Na última campanha específica do Saúde Caixa, foi assegurado reajuste zero na alíquota descontada dos empregados. O Acordo Coletivo de Trabalho (ACT) também passou a prever, por meio de cláusula específica, o aporte ao plano sobre verbas decorrentes de ações judiciais trabalhistas.
No sentido de direcionar os custos para um maior equilíbrio, as ações pagas a partir de 2026 teriam o recolhimento da contribuição referente ao Saúde Caixa conforme o percentual pago pelos empregados. A lógica era observar o recolhimento que seria, de fato, realizado, caso o recurso fosse recebido mensalmente por cada empregado, conforme o pedido do processo judicial.

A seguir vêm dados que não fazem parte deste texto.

What follows belongs to an exercise in optimizing a design on an open flow for small area, a short achievable clock period and few clock cycles; a production flow would make more cautious choices. Only simulation tests tie the RTL to the original design; equivalence was not proved. Power figures rest on the tool's default switching activity, not on a simulated workload.

--- flow/design.v ---
module tsc_sponge (
    input  wire         clk,
    input  wire         rst,         
    input  wire         cmd_valid,
    output wire         cmd_ready,
    input  wire [1:0]   cmd_op,      
    input  wire [7:0]   din_len,     
    input  wire [485:0] din,         
    output wire [485:0] dout,        
    output wire         absorbed     
);
    localparam N    = 729;
    localparam RATE = 243;
    localparam K    = 1;           
    localparam B    = 27;           
    function [1:0] trot(input [1:0] a, input [1:0] c);
        begin
            case (c)
                2'd1:    trot = {a[0], ~(a[0] | a[1])};    
                2'd2:    trot = {~(a[0] | a[1]), a[1]};    
                default: trot = a;
            endcase
        end
    endfunction
    function [1:0] tadd_port(input [1:0] a, input [1:0] b);
        tadd_port = trot(a, b[1] ? 2'd0 : b[0] ? 2'd2 : 2'd1);
    endfunction
    reg  [2*N-1:0] st;
    reg            abs_flag;
    reg            busy;
    reg            rdy;           
    reg  [4:0]     cnt;
    reg  [1:0]     rm;            
    wire has_data = (din_len != 8'd0);
    wire perm_cmd = (cmd_op == 2'd1) || (cmd_op == 2'd3) ||
                    (cmd_op == 2'd2 && (has_data || !abs_flag));
    wire add_en   = !busy && (cmd_op == 2'd1 || (cmd_op == 2'd2 && has_data));
    wire [2*N-1:0] w0 = st;
    genvar i;
    wire [2*N-1:0] t0, w1;
    tsc_sub #(.D(1)) u_sub0 (.s(w0), .t(t0));
    generate
        for (i = 0; i < N; i = i + 1) begin : g_c0
            case (i)
                14: assign w1[2*i +: 2] = trot(t0[2*i +: 2], (rm + 2'd0) % 3);
                41: assign w1[2*i +: 2] = trot(t0[2*i +: 2], (rm + 2'd1) % 3);
                68: assign w1[2*i +: 2] = trot(t0[2*i +: 2], (rm + 2'd2) % 3);
                95: assign w1[2*i +: 2] = trot(t0[2*i +: 2], (rm + 2'd0) % 3);
                122: assign w1[2*i +: 2] = trot(t0[2*i +: 2], (rm + 2'd1) % 3);
                149: assign w1[2*i +: 2] = trot(t0[2*i +: 2], (rm + 2'd2) % 3);
                176: assign w1[2*i +: 2] = trot(t0[2*i +: 2], (rm + 2'd0) % 3);
                203: assign w1[2*i +: 2] = trot(t0[2*i +: 2], (rm + 2'd1) % 3);
                230: assign w1[2*i +: 2] = trot(t0[2*i +: 2], (rm + 2'd2) % 3);
                257: assign w1[2*i +: 2] = trot(t0[2*i +: 2], (rm + 2'd0) % 3);
                284: assign w1[2*i +: 2] = trot(t0[2*i +: 2], (rm + 2'd1) % 3);
                311: assign w1[2*i +: 2] = trot(t0[2*i +: 2], (rm + 2'd2) % 3);
                338: assign w1[2*i +: 2] = trot(t0[2*i +: 2], (rm + 2'd0) % 3);
                365: assign w1[2*i +: 2] = trot(t0[2*i +: 2], (rm + 2'd1) % 3);
                392: assign w1[2*i +: 2] = trot(t0[2*i +: 2], (rm + 2'd2) % 3);
                419: assign w1[2*i +: 2] = trot(t0[2*i +: 2], (rm + 2'd0) % 3);
                446: assign w1[2*i +: 2] = trot(t0[2*i +: 2], (rm + 2'd1) % 3);
                473: assign w1[2*i +: 2] = trot(t0[2*i +: 2], (rm + 2'd2) % 3);
                500: assign w1[2*i +: 2] = trot(t0[2*i +: 2], (rm + 2'd0) % 3);
                527: assign w1[2*i +: 2] = trot(t0[2*i +: 2], (rm + 2'd1) % 3);
                554: assign w1[2*i +: 2] = trot(t0[2*i +: 2], (rm + 2'd2) % 3);
                581: assign w1[2*i +: 2] = trot(t0[2*i +: 2], (rm + 2'd0) % 3);
                608: assign w1[2*i +: 2] = trot(t0[2*i +: 2], (rm + 2'd1) % 3);
                635: assign w1[2*i +: 2] = trot(t0[2*i +: 2], (rm + 2'd2) % 3);
                662: assign w1[2*i +: 2] = trot(t0[2*i +: 2], (rm + 2'd0) % 3);
                689: assign w1[2*i +: 2] = trot(t0[2*i +: 2], (rm + 2'd1) % 3);
                716: assign w1[2*i +: 2] = trot(t0[2*i +: 2], (rm + 2'd2) % 3);
                default: assign w1[2*i +: 2] = t0[2*i +: 2];
            endcase
        end
    endgenerate
    wire [2*N-1:0] chain;
    generate
        for (i = 0; i < N; i = i + 1) begin : g_scr
            localparam integer J = (i * 376 + 1) % N;
            assign chain[2*J +: 2] = w1[2*i +: 2];
        end
    endgenerate
    wire accept = cmd_valid && !busy;
    wire           go      = cmd_valid && !busy && !rst;
    wire           st_take = !rst && busy;                                      
    wire           st_ea   = go && (cmd_op == 2'd1);                            
    wire           st_ef   = go && (cmd_op == 2'd2) && has_data;                
    wire           st_keep = !rst && !busy && !(cmd_valid && cmd_op != 2'd3 &&
                             (cmd_op != 2'd2 || has_data));                     
    wire           cap_keep = !rst && !busy && !(cmd_valid && cmd_op == 2'd0);
    wire [2*N-1:0] st_next;
    tsc_upd #(.W(2*N-2*RATE)) u_upd (.x(chain[2*N-1:2*RATE]), .s(st[2*N-1:2*RATE]), .take(st_take),
                                     .keep(cap_keep), .d(st_next[2*N-1:2*RATE]));
    tsc_absupd u_absupd (.x(chain[2*RATE-1:0]), .s(st[2*RATE-1:0]), .din(din), .len(din_len),
                         .take(st_take), .keep(st_keep), .ea(st_ea), .ef(st_ef),
                         .d(st_next[2*RATE-1:0]));
    always @(posedge clk)
        st <= st_next;
    always @(posedge clk) begin
        if (rst) begin
            abs_flag <= 1'b0;
            busy     <= 1'b0;
            rdy      <= 1'b1;
            cnt      <= 5'd0;
            rm       <= 2'd0;
        end else if (busy) begin
            rm <= (rm + K) % 3;
            if (cnt == B - 1) begin
                busy <= 1'b0;
                rdy  <= 1'b1;
                cnt  <= 5'd0;
                rm   <= 2'd0;
            end else begin
                cnt <= cnt + 5'd1;
            end
        end else if (accept) begin
            if (cmd_op == 2'd0) begin
                abs_flag <= 1'b0;
            end else if (perm_cmd) begin
                if (add_en)
                    abs_flag <= 1'b1;
                busy <= 1'b1;
                rdy  <= 1'b0;
                rm   <= 0;
            end
        end
    end
    assign cmd_ready = rdy;
    assign absorbed  = abs_flag;
    generate
        for (i = 0; i < RATE; i = i + 1) begin : g_out
            assign dout[2*i +: 2] = {st[2*i+1], st[2*i] | st[2*i+1]};
        end
    endgenerate
endmodule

Por outro lado, a Caixa também passaria a calcular 6,5% do montante das ações para o plano.
Não houve o acerto no pagamento das ações no início do ano, conforme previsão do Acordo e, agora em julho, a Caixa passou a informar aos empregados que tiveram o recebimento das ações que faria o recolhimento.

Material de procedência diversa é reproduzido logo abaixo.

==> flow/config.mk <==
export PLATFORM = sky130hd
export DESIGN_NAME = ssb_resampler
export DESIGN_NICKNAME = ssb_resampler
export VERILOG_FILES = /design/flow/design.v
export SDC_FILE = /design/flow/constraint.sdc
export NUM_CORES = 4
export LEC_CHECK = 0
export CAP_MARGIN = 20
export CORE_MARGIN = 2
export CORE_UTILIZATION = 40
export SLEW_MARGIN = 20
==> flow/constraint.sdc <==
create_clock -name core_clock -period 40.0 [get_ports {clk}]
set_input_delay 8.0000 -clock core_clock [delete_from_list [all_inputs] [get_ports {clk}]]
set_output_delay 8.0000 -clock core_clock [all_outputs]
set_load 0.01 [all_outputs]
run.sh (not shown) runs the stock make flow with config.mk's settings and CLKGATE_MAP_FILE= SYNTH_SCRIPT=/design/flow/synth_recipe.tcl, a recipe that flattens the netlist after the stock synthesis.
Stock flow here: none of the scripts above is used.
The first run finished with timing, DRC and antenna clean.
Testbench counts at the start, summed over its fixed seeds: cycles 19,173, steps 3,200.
This design comes from an exercise in tuning for small area, a short achievable clock period and few clock cycles per item on the open sky130 flow, not from production work. Function was checked by simulation only, so behaviour that the tests miss may differ from the original.

## flow/design.v (module list and top-level ports; edited modules follow where they fit)
// module rg_fmul: 86 lines
// module rg_mul24: 1597 lines
// module rg_fadd: 92 lines
// module rg_sweep: 146 lines
module rg_sweep (
    input  wire        clk,
    input  wire        rst,
    input  wire [31:0] cfg_b,
    input  wire [31:0] cfg_b1,
    input  wire [31:0] cfg_b2,
    input  wire [31:0] cfg_b3,
    input  wire        cfg_pass,
    input  wire        in_valid,
    input  wire        in_first,
    input  wire [31:0] in_data,
    output reg         in_ready,
    output reg         out_valid,
    output reg  [31:0] out_data
);
  // ...
==> flow/run.sh <==
#!/bin/bash
# synth_recipe.tcl (not shown) runs the flow's synth.tcl, then flattens the netlist and writes it again
# the make line also repeats each setting of config.mk as NAME=value (left out here)
make -C /OpenROAD-flow-scripts/flow DESIGN_CONFIG=/design/flow/config.mk WORK_HOME=/design/flow/orfs CLKGATE_MAP_FILE= SYNTH_SCRIPT=/design/flow/synth_recipe.tcl finish
==> flow/config.mk <==
export PLATFORM = sky130hd
export DESIGN_NAME = rg_sweep
export DESIGN_NICKNAME = rg_sweep
export VERILOG_FILES = /design/flow/design.v
export SDC_FILE = /design/flow/constraint.sdc
export NUM_CORES = 4
export LEC_CHECK = 0
export ABC_AREA = 1
export CAP_MARGIN = 20
export CORE_MARGIN = 2
export CORE_UTILIZATION = 40
export PLACE_DENSITY = 0.6
export SLEW_MARGIN = 20
==> flow/constraint.sdc <==
create_clock -name core_clock -period 20.0 [get_ports {clk}]
set_input_delay 4.0000 -clock core_clock [delete_from_list [all_inputs] [get_ports {clk}]]
set_output_delay 4.0000 -clock core_clock [all_outputs]
set_load 0.01 [all_outputs]
==> impl_metrics.ini, run 1 <==
[finish]
regArea_um2 = 9180
seq_cell_count = 329
syn2layout_area_growth_pct = 9.09
clock_buffers = 48
seq_share = 0.167
layout_commonest_cell = nand2_1
num_antenna_cells = 5
layout.nonclk_buf_frac = 0.0488

[die]
core-area_um2 = 125000
die_area_um2 = 129000

[routing]
num_vias = 49700
met2_length_um = 87100
post_drt_wl_per_cell_um = 20.2
wl_met1_um = 77200

[synth]
synth_common_cells = nand2_1 (2766), inv_1 (1361), fa_1 (492)
muxShareOfSynthArea = 0.000198
syn-instance-count = 7699
synth-edff-count = 259
synth_top_family_by_area = simple AND/OR/NAND/NOR gates

[sta]
slew_viol_final = 0
period_needed_ns = 14.82
timing.slew.headroom = 0.233

[run_status]
outcome = complete, no violations

[worst_setup_path]
endpoint = prod[2]
cpMostUsedCell = o21ai_0

[global_route]
met1_usage = 0.375

[clock_tree]
cts_made_buffers = 40

[placed_design]
dpl_cell_area_um2 = 53700
Testbench counts, summed over its fixed seeds: cycles 30,984, items 7,775.
==> module rg_fmul, before the edit <==
module rg_fmul (
    input  wire [31:0] a,
    input  wire [31:0] b,
    output reg  [31:0] y
);
    localparam [31:0] QNAN = 32'h7FC00000;
    wire [7:0]  ea = a[30:23];
    wire [7:0]  eb = b[30:23];
    wire        a_den = (ea == 8'd0);
    wire        b_den = (eb == 8'd0);
    wire        a_max = (ea == 8'hFF);
    wire        b_max = (eb == 8'hFF);
    wire        a_fz  = (a[22:0] == 23'd0);
    wire        b_fz  = (b[22:0] == 23'd0);
    wire        a_nan = a_max && !a_fz;
    wire        b_nan = b_max && !b_fz;
    wire        a_inf = a_max && a_fz;
    wire        b_inf = b_max && b_fz;
    wire        a_zero = a_den && a_fz;
    wire        b_zero = b_den && b_fz;
    wire        sy = a[31] ^ b[31];
    wire [23:0] ma = {!a_den, a[22:0]};
    wire [23:0] mb = {!b_den, b[22:0]};
    wire [9:0]  xa = {2'b00, ea[7:1], ea[0] | a_den};
    wire [9:0]  xb = {2'b00, eb[7:1], eb[0] | b_den};
    function [4:0] lz24(input [23:0] m);
        integer k;
        begin
            lz24 = 5'd24;
            for (k = 0; k < 24; k = k + 1)
                if (m[k]) lz24 = 5'd23 - k[4:0];
        end
    endfunction
    function [4:0] tz24(input [23:0] m);
        integer k;
        begin
            tz24 = 5'd24;
            for (k = 23; k >= 0; k = k - 1)
                if (m[k]) tz24 = k[4:0];
        end
    endfunction
    wire [47:0] prod;
    rg_mul24 u_m (.a(ma), .b(mb), .p(prod));
    wire [5:0]         lzs = {1'b0, lz24(ma)} + {1'b0, lz24(mb)};
    wire signed [10:0] xs  = $signed({1'b0, xa}) + $signed({1'b0, xb}) - 11'sd128;
    wire signed [10:0] sh  = ($signed({5'd0, lzs}) < xs) ? $signed({5'd0, lzs}) : xs;
    wire [9:0]         eref1 = xs[9:0] - sh[9:0];
    wire signed [10:0] amt_s = 11'sd23 - sh;
    wire [5:0]  amt = (amt_s > 11'sd63) ? 6'd63 : amt_s[5:0];
    wire [48:0] v0  = {prod, 1'b0};                        
    wire [56:0] v1  = amt[5] ? {32'd0, v0[48:32]} : {8'd0, v0};
    wire [40:0] v2  = amt[4] ? v1[56:16] : v1[40:0];
    wire [32:0] v3  = amt[3] ? v2[40:8]  : v2[32:0];
    wire [28:0] v4  = amt[2] ? v3[32:4]  : v3[28:0];
    wire [26:0] v5  = amt[1] ? v4[28:2]  : v4[26:0];
    wire [25:0] pn  = amt[0] ? v5[26:1]  : v5[25:0];      
    wire [5:0]         tzp  = {1'b0, tz24(ma)} + {1'b0, tz24(mb)};
    wire signed [10:0] tzsh = $signed({5'd0, tzp}) + sh;
    wire        st23 = (tzsh < 11'sd23);
    wire        st22 = (tzsh < 11'sd22);
    wire        top    = pn[25];
    wire [24:0] sig    = top ? {2'b10, pn[24:2]} : {1'b0, pn[24:1]};
    wire        guard  = top ? pn[1] : pn[0];
    wire        sticky = top ? st23 : st22;
    wire        inc    = guard && (sticky || sig[0]);
    wire [23:0] low    = {1'b0, sig[22:0]} + {23'd0, inc};
    wire [1:0]  eadd   = sig[24:23] + {1'b0, low[23]};
    wire [9:0]  e0 = eref1;
    wire [9:0]  e1 = eref1 + 10'd1;
    wire [9:0]  e2 = eref1 + 10'd2;
    wire [9:0]  e3 = eref1 + 10'd3;
    wire [9:0]  ef = (eadd == 2'd0) ? e0 : (eadd == 2'd1) ? e1 : (eadd == 2'd2) ? e2 : e3;
    wire        ovf = (ef >= 10'd255);
    always @(*) begin
        if (a_nan || b_nan || (a_inf && b_zero) || (b_inf && a_zero))
            y = QNAN;
        else if (a_inf || b_inf)
            y = {sy, 8'hFF, 23'd0};
        else if (a_zero || b_zero)
            y = {sy, 31'd0};
        else if (ovf)
            y = {sy, 8'hFF, 23'd0};
        else
            y = {sy, ef[7:0], low[22:0]};
    end
endmodule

Ao observar os débitos e o prazo de 10 dias para resposta do modelo de pagamento, os representantes dos empregados nas negociações buscaram diálogo com a Caixa para que os valores pudessem ser pagos com maior prazo do que os dos empregados que já receberam os montantes das ações, bem como questionar a competência cobrada, uma vez que a previsão é apenas para ações pagas a partir de janeiro de 2026.
A Caixa não retornou até a presente matéria com a resposta sobre as cobranças fora de 2026.

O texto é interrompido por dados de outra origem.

From an optimization exercise on the open Yosys and OpenROAD flow, aimed at small area, a short achievable clock period and few clock cycles per item; shortcuts taken in it are not production practice. Function was checked by simulation only, so behaviour that the tests miss may differ from the original. The clock input has no modelled driver; a real chip could not lean on it and would need a root buffer or a full tree. Power figures rest on the tool's default switching activity, not on a simulated workload.

==> flow/design.v (outline; a module is shown in full before it is edited, if it fits) <==
// module esq1_core: 2305 lines
module esq1_core (
    input  wire        clk,
    input  wire        rst,
    input  wire        cmd_valid,
    output wire        cmd_ready,
    input  wire [31:0] cmd,
    output reg         done,
    output reg  [15:0] res,
    output reg  [2:0]  err,
    output reg  [7:0]  sub,
    output reg  [15:0] pos,
    output reg         sticky
);
  // ...
==> flow/flow/run.sh <==
#!/bin/bash
# The standard layout (the standard.sh: standard synthesis, floorplan,
# placement, CTS, routing), with these changes to how it is made:
# - ORFS's timing repair aims below the clock period: repair_timing treats
#   a path as failing until its slack reaches SETUP_SLACK_MARGIN ns, so the
#   sized netlist runs well under the 10 ns clock;
# - the port buffers are buf_4 (ORFS would pick a delay cell);
# - CTS clusters up to 25 sinks per leaf buffer (within 80 um) and adds no
#   dummy loads;
# - after CTS, post_cts.tcl moves the clock pin to the middle of the left
#   edge and rebuilds the top of the clock tree (retree.tcl): the clock
#   port drives four buffers next to it, one per region of the die, and
#   each drives the leaf buffers of its region. The tree stays balanced
#   and is one level shallower than the one CTS builds;
# - clock nets are routed on met4 and met5 (ORFS: met3 and up), which have
#   less capacitance per um, so the long nets of the shallow tree are faster;
# - after global routing, post_grt.tcl repairs antennas again with a margin,
#   so detailed routing needs no antenna repair-and-reroute passes.
# The SDC, the clock period and every other setting stay the standard flow's.
set -euo pipefail
here=$(pwd)
bash standard.sh SETUP_SLACK_MARGIN=7.0 \
  "BUFFER_PORTS_ARGS=-buffer_cell sky130_fd_sc_hd__buf_4" \
  "CTS_ARGS=-sink_clustering_enable -repair_clock_nets -sink_clustering_size 25 -sink_clustering_max_diameter 80 -dont_use_dummy_load" \
  MIN_CLK_ROUTING_LAYER=met4 \
  POST_CTS_TCL="$here/flow/post_cts.tcl" \
  POST_GLOBAL_ROUTE_TCL="$here/flow/post_grt.tcl" \
  finish > flow_standard.log 2>&1
==> flow/flow/post_cts.tcl <==
# POST_CTS hook: put the clock pin at the middle of the left edge, rebuild
# the top of the clock tree (see retree.tcl), legalize the new buffers and
# repair timing again on the new tree.
source [file join [file dirname [info script]] retree.tcl]
center_clk_pin
retree_clock 4
detailed_placement
estimate_parasitics -placement
repair_timing_helper
detailed_placement
check_placement -verbose
==> flow/flow/post_grt.tcl <==
# POST_GLOBAL_ROUTE hook: repair antennas once more with a 30% margin on the
# antenna ratios, so that the detailed routes, which differ from the global
# ones, rarely break the rule and need no repair-and-reroute pass after
# detailed routing; then write the route guides again.
repair_antennas -ratio_margin 30 -iterations 5
check_placement -verbose
check_antennas -report_file $::env(REPORTS_DIR)/grt_antennas_margin.log
write_guides $::env(RESULTS_DIR)/route.guide
==> flow/flow/retree.tcl <==
# Rebuild the top of the clock tree: the clock port drives NROOT buffers
# directly, each driving the leaf buffers of one region, in place of the
# root buffer and the middle level that CTS builds.
# Put the clock pin at the middle of the left die edge (the spot nearest to
# it that is at least 4 um from every other pin there), so the clock enters
# at the middle of a side rather than wherever pin placement left it.
proc center_clk_pin {} {
  set block [ord::get_db_block]
  set die [$block getDieArea]
  set ys {}
  foreach bt [$block getBTerms] {
    if {[$bt getName] eq "clk"} { continue }
    foreach bp [$bt getBPins] {
      set bb [$bp getBBox]
      if {[$bb xMin] <= [$die xMin] + 1000} { lappend ys [expr {([$bb yMin] + [$bb yMax]) / 2}] }
    }
  }
  set mid [expr {([$die yMin] + [$die yMax]) / 2}]
  for {set d 0} {$d < 200000} {incr d 2000} {
    foreach y [list [expr {$mid + $d}] [expr {$mid - $d}]] {
      set ok 1
      foreach oy $ys { if {abs($oy - $y) < 4000} { set ok 0; break } }
      if {$ok} {
        place_pin -pin_name clk -layer met3 -location [list [expr {[$die xMin] / 1000.0}] [expr {$y / 1000.0}]] -pin_size {0.3 0.3} -force_to_die_boundary
        puts "retree: clock pin at y [expr {$y / 1000.0}]"
        return
      }
    }
  }
}

# A spot for root k near the clock pin, a little inside the core.
proc root_spot { block k } {
  set bb [[lindex [[$block findBTerm clk] getBPins] 0] getBBox]
  set px [expr {([$bb xMin] + [$bb xMax]) / 2}]
  set py [expr {([$bb yMin] + [$bb yMax]) / 2}]
  set core [$block getCoreArea]
  set x0 [$core xMin]; set x1 [$core xMax]; set y0 [$core yMin]; set y1 [$core yMax]
  set in 12000
  set step [expr {($k - 1.5) * 8000}]
  if {$px <= $x0} { return [list [expr {$x0 + $in}] [expr {int(min(max($py + $step, $y0), $y1 - 10000))}]] }
  if {$px >= $x1} { return [list [expr {$x1 - $in - 10000}] [expr {int(min(max($py + $step, $y0), $y1 - 10000))}]] }
  if {$py <= $y0} { return [list [expr {int(min(max($px + $step, $x0), $x1 - 10000))}] [expr {$y0 + $in}]] }
  return [list [expr {int(min(max($px + $step, $x0), $x1 - 10000))}] [expr {$y1 - $in - 3000}]]
}

proc retree_clock { {nroot 4} {master_name sky130_fd_sc_hd__clkbuf_16} } {
  set block [ord::get_db_block]
  set db [ord::get_db]
  set master [$db findMaster $master_name]
  set port_net [[$block findBTerm clk] getNet]
  # walk the buffer tree from the port
  set level [list $port_net]
  set bufs {}
  set leaves {}
  while {[llength $level]} {
    set next {}
    foreach net $level {
      foreach it [$net getITerms] {
        if {![$it isInputSignal] && [$it getIoType] ne "INPUT"} { continue }
        set inst [$it getInst]
        set m [[$inst getMaster] getName]
        if {[string match "*clkbuf*" $m] || [string match "*clkinv*" $m]} {
          # output net of the buffer
          set onet ""
          foreach oit [$inst getITerms] { if {[$oit getIoType] eq "OUTPUT"} { set onet [$oit getNet] } }
          set drives_buf 0
          foreach it2 [$onet getITerms] {
            if {[$it2 getIoType] eq "INPUT"} {
              set m2 [[[$it2 getInst] getMaster] getName]
              if {[string match "*clkbuf*" $m2] || [string match "*clkinv*" $m2]} { set drives_buf 1 }
            }
          }
          if {$drives_buf} { lappend bufs $inst; lappend next $onet } else { lappend leaves $inst }
        }
      }
    }
    set level $next
  }
  puts "retree: [llength $bufs] upper buffers, [llength $leaves] leaf buffers"
  # leaf positions
  set pts {}
  foreach l $leaves { set bb [$l getBBox]; lappend pts [list $l [expr {([$bb xMin]+[$bb xMax])/2}] [expr {([$bb yMin]+[$bb yMax])/2}]] }
  # k-means into nroot clusters, seeded by splitting on x then y medians
  set n [llength $pts]
  set sx [lsort -integer -index 1 $pts]
  set cents {}
  set half [expr {$n/2}]
  foreach part [list [lrange $sx 0 [expr {$half-1}]] [lrange $sx $half end]] {
    set sy [lsort -integer -index 2 $part]
    set h2 [expr {[llength $sy]/2}]
    foreach q [list [lrange $sy 0 [expr {$h2-1}]] [lrange $sy $h2 end]] {
      set cx 0; set cy 0
      foreach p $q { set cx [expr {$cx+[lindex $p 1]}]; set cy [expr {$cy+[lindex $p 2]}] }
      lappend cents [list [expr {$cx/[llength $q]}] [expr {$cy/[llength $q]}]]
    }
  }
  set cents [lrange $cents 0 [expr {$nroot-1}]]
  for {set iter 0} {$iter < 20} {incr iter} {
    set groups {}
    for {set k 0} {$k < $nroot} {incr k} { lappend groups {} }
    foreach p $pts {
      set best 0; set bd 1e30
      for {set k 0} {$k < $nroot} {incr k} {
        set c [lindex $cents $k]
        set d [expr {abs([lindex $p 1]-[lindex $c 0]) + abs([lindex $p 2]-[lindex $c 1])}]
        if {$d < $bd} { set bd $d; set best $k }
      }
      lset groups $best [concat [lindex $groups $best] [list $p]]
    }
    set cents {}
    foreach g $groups {
      set cx 0; set cy 0
      foreach p $g { set cx [expr {$cx+[lindex $p 1]}]; set cy [expr {$cy+[lindex $p 2]}] }
      set c [expr {max(1,[llength $g])}]
      lappend cents [list [expr {$cx/$c}] [expr {$cy/$c}]]
    }
  }
  # remove the upper buffers and their nets
  foreach b $bufs {
    foreach it [$b getITerms] {
      set net [$it getNet]
      if {$net ne "NULL" && [$it getIoType] eq "OUTPUT"} { $it disconnect; odb::dbNet_destroy $net } elseif {$net ne "NULL"} { $it disconnect }
    }
    odb::dbInst_destroy $b
  }
  # new roots
  for {set k 0} {$k < $nroot} {incr k} {
    set inst [odb::dbInst_create $block $master "clkroot_$k"]
    set net [odb::dbNet_create $block "clknet_root_$k"]
    $net setSigType CLOCK
    # roots sit next to the clock pin so that the port's own net stays short
    set c [root_spot $block $k]
    $inst setLocation [lindex $c 0] [lindex $c 1]
    $inst setPlacementStatus PLACED
    foreach it [$inst getITerms] {
      set mt [[$it getMTerm] getName]
      if {$mt eq "A"} { $it connect $port_net }
      if {$mt eq "X"} { $it connect $net }
    }
    foreach p [lindex $groups $k] {
      set l [lindex $p 0]
      foreach it [$l getITerms] { if {[[$it getMTerm] getName] eq "A"} { $it connect $net } }
    }
    puts "retree: root $k at $c drives [llength [lindex $groups $k]] leaves"
  }
}
==> flow/standard.sh <==
#!/bin/bash
# synth_recipe.tcl (not shown) runs the flow's synth.tcl, then flattens the netlist and writes it again
# the make line also repeats each setting of config.mk as NAME=value (left out here)
make -C /OpenROAD-flow-scripts/flow DESIGN_CONFIG=/design/flow/config.mk WORK_HOME=/design/flow/orfs CLKGATE_MAP_FILE= SYNTH_SCRIPT=/design/flow/synth_recipe.tcl "${@:-finish}"
==> flow/config.mk <==
export PLATFORM = sky130hd
export DESIGN_NAME = esq1_core
export DESIGN_NICKNAME = esq1_core
export VERILOG_FILES = /design/flow/design.v
export SDC_FILE = /design/flow/constraint.sdc
export NUM_CORES = 8
export LEC_CHECK = 0
export ABC_AREA = 1
export CAP_MARGIN = 30
export CORE_MARGIN = 2
export CORE_UTILIZATION = 58
export PLACE_DENSITY = 0.68
export SLEW_MARGIN = 20
==> flow/constraint.sdc <==
create_clock -name core_clock -period 10.0 [get_ports {clk}]
set_input_delay 2.0000 -clock core_clock [delete_from_list [all_inputs] [get_ports {clk}]]
set_output_delay 2.0000 -clock core_clock [all_outputs]
set_load 0.01 [all_outputs]
==> results.txt, run 1 <==
post-place setup slack 6.10 ns; Comb pwr share 4.6%; part of the power in the clock network about a third; Req. time, crit path approximately 8.0 ns; final core utilization 62.4%; Power Clock about 4.3 mW; detailed-route via count 83726; Critical Path Fanout Max 5; Worst Hold End srst3$_DFF_P_; status finished clean; xor/xnor cell area share of the yosys netlist 0%; Least-Margin Pin Slew 1.09 ns; inverters 1553; crit share post-route between 30% and 40%; met3 WL ~53 mm; Seq group 7.98 mW; Syn Inst Count 10080; Final Hold Violating Endpoints 0; Synth Area in Compound Gates between 20% and 30%; count leader, synth nand2_1; Setup Crit Path Kind register to output pin; Setup crit end res[15]; Total Neg Setup Slack 0 ns; slowest stage delay, CP about 0.45 ns; tap cells 1876; top flop regs name (48), c1 (32); EDFF count, synth 0; largest family of logic cells by synthesized area compound AO/OA/AOI/OAI gates; commonest non-fill, non-tap cells in the layout 2671 x nand2_1, 1899 x dfxtp_1, 1540 x o221ai_1
Testbench counts, summed over its fixed seeds: cycles 13,568, cmds 13,544.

Em caso de dúvidas sobre o Acordo ou o recolhimento da contribuição ao Saúde Caixa, entre em contato com a Apcef/SP pelo e-mail sindical@apcefsp.org.br.
Neste caso, a Apcef/SP disponibiliza a assessoria jurídica para avaliar individualmente a validade da cobrança, bem como aconselha aos empregados não assinarem qualquer solicitação de pagamento de ações que tenham sido pagas antes de 2026, limite estabelecido no acordo coletivo negociado em 2025, válido até agosto de 2026.